It appears that the inaugural launch of the Falcon 9 was a success, in that it appeared to place its demonstration payload into orbit. (SpaceX hasn’t released full details about the 2:45 pm EDT launch yet, so we’ll have to wait until later to get confirmation the Dragon mockup is in orbit, and if so, its parameters. [SpaceX has now confirmed they came within about one percent of both perigee and apogee on the orbit.]) Some members of Congress didn’t waste time commenting on the launch, even if they weren’t necessary effusive in their praise.
Sen. Kay Bailey Hutchison (R-TX), ranking member of the Senate Commerce Committee, released a brief statement about the launch that might best be catagorized as “damned with faint praise”:
This first successful test flight of SpaceX’s Falcon 9 rocket is a belated sign that efforts to develop modest commercial space cargo capabilities are showing some promising signs.
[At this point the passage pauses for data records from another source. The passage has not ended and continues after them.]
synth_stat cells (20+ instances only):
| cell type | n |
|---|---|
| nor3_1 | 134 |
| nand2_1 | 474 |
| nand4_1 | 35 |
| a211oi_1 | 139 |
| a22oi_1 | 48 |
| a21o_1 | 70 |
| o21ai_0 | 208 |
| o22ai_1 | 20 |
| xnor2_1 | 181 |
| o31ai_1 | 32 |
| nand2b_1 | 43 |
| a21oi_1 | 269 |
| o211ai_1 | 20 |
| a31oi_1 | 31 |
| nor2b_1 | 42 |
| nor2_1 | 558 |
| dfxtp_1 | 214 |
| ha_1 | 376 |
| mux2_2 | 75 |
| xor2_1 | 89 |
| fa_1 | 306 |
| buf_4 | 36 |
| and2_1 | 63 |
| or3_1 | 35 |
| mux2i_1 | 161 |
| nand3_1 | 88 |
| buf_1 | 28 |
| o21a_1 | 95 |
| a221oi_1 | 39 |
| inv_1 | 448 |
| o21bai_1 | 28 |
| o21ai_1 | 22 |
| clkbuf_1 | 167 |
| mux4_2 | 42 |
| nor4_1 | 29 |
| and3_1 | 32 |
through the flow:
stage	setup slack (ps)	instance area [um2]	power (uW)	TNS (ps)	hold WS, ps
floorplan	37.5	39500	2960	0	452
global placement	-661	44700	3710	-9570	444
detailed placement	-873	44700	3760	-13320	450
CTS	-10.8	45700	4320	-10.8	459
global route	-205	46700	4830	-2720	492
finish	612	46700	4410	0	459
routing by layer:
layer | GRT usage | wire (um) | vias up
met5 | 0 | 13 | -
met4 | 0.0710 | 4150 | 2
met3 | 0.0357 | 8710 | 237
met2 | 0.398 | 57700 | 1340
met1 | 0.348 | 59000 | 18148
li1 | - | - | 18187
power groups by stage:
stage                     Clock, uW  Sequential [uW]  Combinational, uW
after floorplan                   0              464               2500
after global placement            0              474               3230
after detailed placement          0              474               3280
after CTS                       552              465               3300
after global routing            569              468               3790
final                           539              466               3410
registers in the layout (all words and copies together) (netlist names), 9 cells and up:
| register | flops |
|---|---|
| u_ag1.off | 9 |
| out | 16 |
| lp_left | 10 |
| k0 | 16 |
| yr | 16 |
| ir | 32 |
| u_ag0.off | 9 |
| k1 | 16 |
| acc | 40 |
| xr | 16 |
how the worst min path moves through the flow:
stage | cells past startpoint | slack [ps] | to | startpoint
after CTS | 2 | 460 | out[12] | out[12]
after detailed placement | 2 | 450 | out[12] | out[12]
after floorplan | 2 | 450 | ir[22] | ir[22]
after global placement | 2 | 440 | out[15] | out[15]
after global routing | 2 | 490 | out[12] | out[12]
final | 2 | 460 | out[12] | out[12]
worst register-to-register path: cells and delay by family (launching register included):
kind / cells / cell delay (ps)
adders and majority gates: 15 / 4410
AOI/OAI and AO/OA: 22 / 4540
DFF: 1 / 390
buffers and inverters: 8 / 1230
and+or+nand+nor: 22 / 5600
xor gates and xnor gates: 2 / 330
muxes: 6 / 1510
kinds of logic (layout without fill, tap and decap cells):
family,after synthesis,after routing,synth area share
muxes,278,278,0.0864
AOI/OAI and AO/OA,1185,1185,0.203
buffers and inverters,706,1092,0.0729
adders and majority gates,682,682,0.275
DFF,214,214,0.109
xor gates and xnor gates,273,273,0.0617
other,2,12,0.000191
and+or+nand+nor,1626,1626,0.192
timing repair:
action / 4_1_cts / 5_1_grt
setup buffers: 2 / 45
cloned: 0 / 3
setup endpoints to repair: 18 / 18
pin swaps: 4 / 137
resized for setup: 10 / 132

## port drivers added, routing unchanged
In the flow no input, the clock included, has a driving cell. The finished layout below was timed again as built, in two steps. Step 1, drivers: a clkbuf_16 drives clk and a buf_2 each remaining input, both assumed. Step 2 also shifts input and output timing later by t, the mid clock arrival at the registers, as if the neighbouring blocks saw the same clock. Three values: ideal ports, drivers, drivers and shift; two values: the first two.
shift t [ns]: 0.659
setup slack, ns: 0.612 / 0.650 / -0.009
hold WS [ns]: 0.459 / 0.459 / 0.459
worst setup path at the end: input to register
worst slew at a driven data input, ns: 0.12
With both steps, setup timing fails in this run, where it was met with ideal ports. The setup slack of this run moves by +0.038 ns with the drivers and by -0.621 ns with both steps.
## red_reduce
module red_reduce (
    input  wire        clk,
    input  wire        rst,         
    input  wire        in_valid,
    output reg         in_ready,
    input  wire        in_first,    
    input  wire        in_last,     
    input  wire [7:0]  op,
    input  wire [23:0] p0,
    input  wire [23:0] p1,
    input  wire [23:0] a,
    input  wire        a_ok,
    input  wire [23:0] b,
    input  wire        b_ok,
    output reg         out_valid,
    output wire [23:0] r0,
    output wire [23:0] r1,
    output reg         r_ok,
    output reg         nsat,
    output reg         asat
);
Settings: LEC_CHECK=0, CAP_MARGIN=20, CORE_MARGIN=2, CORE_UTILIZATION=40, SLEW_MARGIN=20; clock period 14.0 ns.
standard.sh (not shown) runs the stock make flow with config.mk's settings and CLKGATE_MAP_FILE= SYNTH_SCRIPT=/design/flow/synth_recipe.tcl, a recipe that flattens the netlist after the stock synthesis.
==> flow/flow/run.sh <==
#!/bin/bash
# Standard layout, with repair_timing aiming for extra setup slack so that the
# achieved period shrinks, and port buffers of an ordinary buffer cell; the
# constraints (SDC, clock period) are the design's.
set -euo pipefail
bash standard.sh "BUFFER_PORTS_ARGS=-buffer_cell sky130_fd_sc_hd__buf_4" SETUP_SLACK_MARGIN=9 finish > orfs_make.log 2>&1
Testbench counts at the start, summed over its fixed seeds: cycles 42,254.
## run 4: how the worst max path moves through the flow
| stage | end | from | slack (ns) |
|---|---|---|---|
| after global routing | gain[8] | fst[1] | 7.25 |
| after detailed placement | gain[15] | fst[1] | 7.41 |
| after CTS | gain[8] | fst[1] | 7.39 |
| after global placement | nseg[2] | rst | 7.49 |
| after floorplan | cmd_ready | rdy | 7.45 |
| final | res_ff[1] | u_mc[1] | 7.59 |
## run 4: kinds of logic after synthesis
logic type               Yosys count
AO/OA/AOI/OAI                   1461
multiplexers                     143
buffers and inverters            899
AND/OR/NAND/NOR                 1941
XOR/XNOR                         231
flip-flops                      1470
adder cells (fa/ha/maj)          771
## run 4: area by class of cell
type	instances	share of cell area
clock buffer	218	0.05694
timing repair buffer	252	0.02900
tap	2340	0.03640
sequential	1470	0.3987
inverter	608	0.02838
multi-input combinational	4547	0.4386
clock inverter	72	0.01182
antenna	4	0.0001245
This is an optimization exercise on Yosys and OpenROAD, whose aim is small area and few clock cycles, not a production implementation.
The RTL was checked by simulation tests, not by an equivalence proof against the original design.
Power and IR drop assume default switching activity.

--- config.mk ---
export PLATFORM = sky130hd
export DESIGN_NAME = eland_tx
export DESIGN_NICKNAME = eland_tx
export VERILOG_FILES = /design/flow/design.v
export SDC_FILE = /design/flow/constraint.sdc
export NUM_CORES = 4
export LEC_CHECK = 0
export CAP_MARGIN = 20
export CORE_MARGIN = 2
export CORE_UTILIZATION = 70
export PLACE_DENSITY = 0.85
export SLEW_MARGIN = 20
--- constraint.sdc ---
create_clock -name core_clock -period 12.0 [get_ports {clk}]
set_input_delay 2.4000 -clock core_clock [delete_from_list [all_inputs] [get_ports {clk}]]
set_output_delay 2.4000 -clock core_clock [all_outputs]
set_load 0.01 [all_outputs]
While this test flight was important, the program to demonstrate commercial cargo and crew transport capabilities, which I support, was intended to enhance not replace NASA’s own proven abilities to deliver critical cargo and humans to low Earth orbit. Make no mistake, even this modest success is more than a year behind schedule, and the project deadlines of other private space companies continue to slip as well. This test does not change the fact that commercial space programs are not ready to close the gap in human spaceflight if the space shuttle is retired this year with no proven replacement capability and the Constellation program is simultaneously cancelled as the President proposes.
Rep. Suzanne Kosmas (D-FL), whose district includes KSC, released this statement (not yet on her web site):
The successful test launch of SpaceX’s Falcon 9 rocket is a significant step in the development of the commercial space industry. There is no doubt that commercial spaceflight will play an important role in the future of our efforts in space, and I believe private companies can bring new job opportunities for the Space Coast’s highly-skilled workforce. But we must both support the emerging commercial space industry and ensure a robust, NASA-led human spaceflight program in order to maintain our international leadership in space and keep our economy strong. I will continue fighting at every opportunity to minimize the human spaceflight gap, protect jobs, and ensure a bright future for the Space Coast.
Update 6pm: Elon Musk had this response to Sen. Hutchison’s statement in a post-launch teleconference with reporters. “I don’t understand why she’s trying to hurt a Texas company. We do all of our engine development and testing in Texas. We’re one of the fastest growing employers in Texas. Why is she trying to hurt a Texas company? That’s wrong, and the people of Texas ought to be aware of that.”
Musk also noted that the successful launch “bodes very well for the Obama plan. It really helps vindicate the approach that he’s taking.” He later qualified that a little bit, saying that the success “vindicates the president’s plan to some degree” but that “it doesn’t show with unequivocal accuracy that it’s correct.”
Update 7:30 pm: POLITICO has some feedback from Sen. Richard Shelby (R-AL), long a vocal critic of the commercial spaceflight focus of the new NASA plan. He doesn’t appear to be exactly convinced of SpaceX’s capabilities after one launch:
Republican Sen. Richard Shelby, whose state of Alabama is also a NASA stronghold, further decried the launch as a display merely replicating what “NASA accomplished in 1964.”
“Belated progress for one so-called commercial provider must not be confused with progress for our nation’s human space flight program,” Shelby said. “As a nation, we cannot place our future space flight on one fledgling company’s definition of success.”
The article also notes that the launch was praised by Sen. Bill Nelson (D-FL), who said it showed that the company will be “full operation delivering cargo to the International Space Station a year from now.” Musk mentioned in the post-launch press conference that he received a call after the launch from Nelson, who was “very excited”, Musk said.